- _Work request_: Once the line containing "setup / recovery: g_bank[1].u_fifo.level[0]" is found in the entries below, restate it and each following line word for word, stopping after the line containing "tap: 532 / 666 / 2.99".

- _Records supplied_:
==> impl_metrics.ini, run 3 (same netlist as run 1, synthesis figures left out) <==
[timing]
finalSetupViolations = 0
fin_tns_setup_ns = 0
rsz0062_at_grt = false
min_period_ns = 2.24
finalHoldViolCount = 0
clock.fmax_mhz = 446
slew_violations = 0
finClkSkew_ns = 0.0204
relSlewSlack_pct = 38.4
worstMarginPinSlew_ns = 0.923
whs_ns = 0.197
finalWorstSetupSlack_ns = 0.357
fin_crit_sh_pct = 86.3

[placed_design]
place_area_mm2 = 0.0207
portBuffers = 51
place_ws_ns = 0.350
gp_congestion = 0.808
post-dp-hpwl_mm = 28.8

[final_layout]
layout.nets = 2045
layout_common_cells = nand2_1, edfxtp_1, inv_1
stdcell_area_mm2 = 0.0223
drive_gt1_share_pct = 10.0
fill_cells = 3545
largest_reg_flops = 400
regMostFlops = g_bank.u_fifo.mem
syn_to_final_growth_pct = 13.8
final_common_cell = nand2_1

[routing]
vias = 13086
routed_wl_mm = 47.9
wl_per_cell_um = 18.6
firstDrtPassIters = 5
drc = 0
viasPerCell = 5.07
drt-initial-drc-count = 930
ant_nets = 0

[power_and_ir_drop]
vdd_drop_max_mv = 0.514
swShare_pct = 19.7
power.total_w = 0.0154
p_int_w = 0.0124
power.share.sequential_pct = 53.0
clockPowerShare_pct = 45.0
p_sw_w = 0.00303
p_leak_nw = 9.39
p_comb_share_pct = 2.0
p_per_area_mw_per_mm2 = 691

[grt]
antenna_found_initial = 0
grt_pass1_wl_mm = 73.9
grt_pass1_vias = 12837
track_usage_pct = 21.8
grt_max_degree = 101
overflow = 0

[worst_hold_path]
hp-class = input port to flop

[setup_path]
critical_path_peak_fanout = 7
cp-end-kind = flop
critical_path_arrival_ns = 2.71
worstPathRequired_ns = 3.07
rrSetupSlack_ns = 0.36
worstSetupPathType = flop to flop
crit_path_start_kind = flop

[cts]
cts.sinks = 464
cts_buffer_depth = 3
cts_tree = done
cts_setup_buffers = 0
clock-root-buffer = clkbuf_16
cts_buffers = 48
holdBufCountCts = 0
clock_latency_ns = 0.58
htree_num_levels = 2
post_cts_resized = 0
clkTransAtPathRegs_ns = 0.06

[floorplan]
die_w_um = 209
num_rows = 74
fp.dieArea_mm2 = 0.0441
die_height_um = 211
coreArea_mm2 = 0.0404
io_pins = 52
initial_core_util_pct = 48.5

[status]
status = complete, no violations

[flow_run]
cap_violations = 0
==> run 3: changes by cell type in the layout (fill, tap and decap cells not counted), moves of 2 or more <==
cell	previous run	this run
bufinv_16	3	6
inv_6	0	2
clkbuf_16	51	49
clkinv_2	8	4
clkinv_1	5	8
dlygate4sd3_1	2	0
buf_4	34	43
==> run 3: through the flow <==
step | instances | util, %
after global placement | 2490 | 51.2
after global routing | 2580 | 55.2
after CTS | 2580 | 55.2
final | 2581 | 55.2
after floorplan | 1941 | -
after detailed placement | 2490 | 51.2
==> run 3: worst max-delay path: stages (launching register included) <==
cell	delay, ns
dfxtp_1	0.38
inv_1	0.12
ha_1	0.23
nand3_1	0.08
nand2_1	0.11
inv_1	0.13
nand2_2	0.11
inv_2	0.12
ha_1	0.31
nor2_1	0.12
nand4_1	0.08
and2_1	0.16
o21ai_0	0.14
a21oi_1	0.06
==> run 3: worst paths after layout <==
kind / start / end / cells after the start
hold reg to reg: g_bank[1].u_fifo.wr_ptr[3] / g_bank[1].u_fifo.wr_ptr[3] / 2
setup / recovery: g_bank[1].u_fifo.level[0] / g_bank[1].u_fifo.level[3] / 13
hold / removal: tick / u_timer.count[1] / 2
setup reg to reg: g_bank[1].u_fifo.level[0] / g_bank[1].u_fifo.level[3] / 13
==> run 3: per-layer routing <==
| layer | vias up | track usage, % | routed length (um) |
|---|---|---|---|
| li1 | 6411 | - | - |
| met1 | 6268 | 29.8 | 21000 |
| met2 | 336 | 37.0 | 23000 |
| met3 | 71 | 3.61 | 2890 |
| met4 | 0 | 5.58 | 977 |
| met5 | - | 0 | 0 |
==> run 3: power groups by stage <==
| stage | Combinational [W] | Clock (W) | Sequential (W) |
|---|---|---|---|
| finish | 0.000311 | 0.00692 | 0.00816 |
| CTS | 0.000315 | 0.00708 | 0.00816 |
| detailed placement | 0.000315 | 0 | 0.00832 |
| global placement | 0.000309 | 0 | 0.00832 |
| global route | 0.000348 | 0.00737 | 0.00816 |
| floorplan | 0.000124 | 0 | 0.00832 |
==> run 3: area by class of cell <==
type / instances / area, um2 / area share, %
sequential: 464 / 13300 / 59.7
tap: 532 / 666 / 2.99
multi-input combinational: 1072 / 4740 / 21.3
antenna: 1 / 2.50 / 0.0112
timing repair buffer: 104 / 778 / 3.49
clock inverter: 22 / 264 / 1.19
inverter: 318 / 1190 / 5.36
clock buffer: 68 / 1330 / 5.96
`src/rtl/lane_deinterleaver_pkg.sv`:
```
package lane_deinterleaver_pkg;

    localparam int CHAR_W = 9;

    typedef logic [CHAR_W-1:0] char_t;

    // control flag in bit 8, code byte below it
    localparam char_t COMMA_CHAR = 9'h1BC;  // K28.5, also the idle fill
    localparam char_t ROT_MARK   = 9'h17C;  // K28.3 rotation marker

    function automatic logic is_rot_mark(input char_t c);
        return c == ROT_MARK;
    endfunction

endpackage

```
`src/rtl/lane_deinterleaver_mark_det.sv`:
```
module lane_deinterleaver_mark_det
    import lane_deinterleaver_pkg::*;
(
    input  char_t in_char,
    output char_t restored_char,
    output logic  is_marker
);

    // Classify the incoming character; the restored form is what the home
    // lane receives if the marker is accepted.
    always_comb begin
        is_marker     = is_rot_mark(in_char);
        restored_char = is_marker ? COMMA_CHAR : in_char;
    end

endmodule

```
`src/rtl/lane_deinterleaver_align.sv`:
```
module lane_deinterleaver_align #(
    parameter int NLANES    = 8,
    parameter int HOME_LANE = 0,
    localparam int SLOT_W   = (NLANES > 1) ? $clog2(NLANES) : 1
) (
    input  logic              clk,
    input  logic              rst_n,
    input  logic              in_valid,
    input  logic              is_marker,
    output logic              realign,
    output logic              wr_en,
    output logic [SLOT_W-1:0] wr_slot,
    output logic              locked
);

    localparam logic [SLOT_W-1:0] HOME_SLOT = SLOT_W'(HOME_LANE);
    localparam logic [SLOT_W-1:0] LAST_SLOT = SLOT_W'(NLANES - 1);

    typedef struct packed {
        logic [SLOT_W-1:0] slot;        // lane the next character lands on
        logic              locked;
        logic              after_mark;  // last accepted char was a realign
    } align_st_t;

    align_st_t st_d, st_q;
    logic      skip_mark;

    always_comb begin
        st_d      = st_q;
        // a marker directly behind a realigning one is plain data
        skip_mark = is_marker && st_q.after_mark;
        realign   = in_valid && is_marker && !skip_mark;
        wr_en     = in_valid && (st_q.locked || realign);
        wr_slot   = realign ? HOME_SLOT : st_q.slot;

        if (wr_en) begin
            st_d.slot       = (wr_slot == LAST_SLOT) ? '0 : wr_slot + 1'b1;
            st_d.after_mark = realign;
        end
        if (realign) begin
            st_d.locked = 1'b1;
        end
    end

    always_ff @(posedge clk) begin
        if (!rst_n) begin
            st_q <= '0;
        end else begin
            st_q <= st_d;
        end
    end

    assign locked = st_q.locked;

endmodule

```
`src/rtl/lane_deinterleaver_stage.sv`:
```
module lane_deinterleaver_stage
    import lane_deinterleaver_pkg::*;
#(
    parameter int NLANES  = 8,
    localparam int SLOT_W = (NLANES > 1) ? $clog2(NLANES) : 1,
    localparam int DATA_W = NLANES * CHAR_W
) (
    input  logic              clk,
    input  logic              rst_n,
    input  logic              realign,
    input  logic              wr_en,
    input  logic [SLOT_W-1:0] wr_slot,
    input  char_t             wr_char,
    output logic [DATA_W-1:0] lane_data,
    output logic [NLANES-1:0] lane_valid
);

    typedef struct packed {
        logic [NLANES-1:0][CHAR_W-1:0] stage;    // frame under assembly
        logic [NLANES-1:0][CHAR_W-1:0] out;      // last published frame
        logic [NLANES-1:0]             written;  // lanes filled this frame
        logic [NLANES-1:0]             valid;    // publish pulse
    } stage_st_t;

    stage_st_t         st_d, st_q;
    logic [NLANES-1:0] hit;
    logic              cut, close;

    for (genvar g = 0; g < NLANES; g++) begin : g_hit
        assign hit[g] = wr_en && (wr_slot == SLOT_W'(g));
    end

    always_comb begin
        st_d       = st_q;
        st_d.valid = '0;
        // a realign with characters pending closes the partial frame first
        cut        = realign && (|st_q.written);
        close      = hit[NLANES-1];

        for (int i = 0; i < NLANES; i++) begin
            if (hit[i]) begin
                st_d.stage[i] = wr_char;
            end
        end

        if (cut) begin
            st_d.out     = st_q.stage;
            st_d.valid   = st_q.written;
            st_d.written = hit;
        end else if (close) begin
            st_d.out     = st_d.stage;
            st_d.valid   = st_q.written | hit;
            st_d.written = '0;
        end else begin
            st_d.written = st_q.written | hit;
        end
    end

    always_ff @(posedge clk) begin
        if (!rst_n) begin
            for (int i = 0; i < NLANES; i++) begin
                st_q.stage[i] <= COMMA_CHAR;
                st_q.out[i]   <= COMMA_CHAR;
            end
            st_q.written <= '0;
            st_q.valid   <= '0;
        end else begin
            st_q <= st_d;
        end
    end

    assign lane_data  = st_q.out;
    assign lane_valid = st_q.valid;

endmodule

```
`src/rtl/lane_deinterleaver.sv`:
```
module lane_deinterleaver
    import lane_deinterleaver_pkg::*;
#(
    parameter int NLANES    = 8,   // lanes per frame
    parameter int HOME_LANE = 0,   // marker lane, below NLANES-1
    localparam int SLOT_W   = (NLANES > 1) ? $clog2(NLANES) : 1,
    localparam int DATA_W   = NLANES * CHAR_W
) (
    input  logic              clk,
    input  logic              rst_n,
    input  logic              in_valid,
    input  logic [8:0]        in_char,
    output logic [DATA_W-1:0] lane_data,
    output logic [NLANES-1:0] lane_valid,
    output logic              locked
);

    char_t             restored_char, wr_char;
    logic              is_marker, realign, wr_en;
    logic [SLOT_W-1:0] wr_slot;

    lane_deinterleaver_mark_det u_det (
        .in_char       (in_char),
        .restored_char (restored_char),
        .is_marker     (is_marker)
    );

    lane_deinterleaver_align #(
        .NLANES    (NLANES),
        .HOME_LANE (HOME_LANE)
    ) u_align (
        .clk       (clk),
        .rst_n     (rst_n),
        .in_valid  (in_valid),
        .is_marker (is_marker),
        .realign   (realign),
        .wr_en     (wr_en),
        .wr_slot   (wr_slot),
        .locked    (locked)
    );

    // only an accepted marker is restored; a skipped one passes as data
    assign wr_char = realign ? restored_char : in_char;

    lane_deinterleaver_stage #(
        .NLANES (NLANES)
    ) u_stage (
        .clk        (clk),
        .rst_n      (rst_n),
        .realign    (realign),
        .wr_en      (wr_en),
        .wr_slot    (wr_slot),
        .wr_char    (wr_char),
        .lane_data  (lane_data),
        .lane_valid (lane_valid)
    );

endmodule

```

- _Written response_:
setup / recovery: g_bank[1].u_fifo.level[0] / g_bank[1].u_fifo.level[3] / 13
hold / removal: tick / u_timer.count[1] / 2
setup reg to reg: g_bank[1].u_fifo.level[0] / g_bank[1].u_fifo.level[3] / 13
==> run 3: per-layer routing <==
| layer | vias up | track usage, % | routed length (um) |
|---|---|---|---|
| li1 | 6411 | - | - |
| met1 | 6268 | 29.8 | 21000 |
| met2 | 336 | 37.0 | 23000 |
| met3 | 71 | 3.61 | 2890 |
| met4 | 0 | 5.58 | 977 |
| met5 | - | 0 | 0 |
==> run 3: power groups by stage <==
| stage | Combinational [W] | Clock (W) | Sequential (W) |
|---|---|---|---|
| finish | 0.000311 | 0.00692 | 0.00816 |
| CTS | 0.000315 | 0.00708 | 0.00816 |
| detailed placement | 0.000315 | 0 | 0.00832 |
| global placement | 0.000309 | 0 | 0.00832 |
| global route | 0.000348 | 0.00737 | 0.00816 |
| floorplan | 0.000124 | 0 | 0.00832 |
==> run 3: area by class of cell <==
type / instances / area, um2 / area share, %
sequential: 464 / 13300 / 59.7
tap: 532 / 666 / 2.99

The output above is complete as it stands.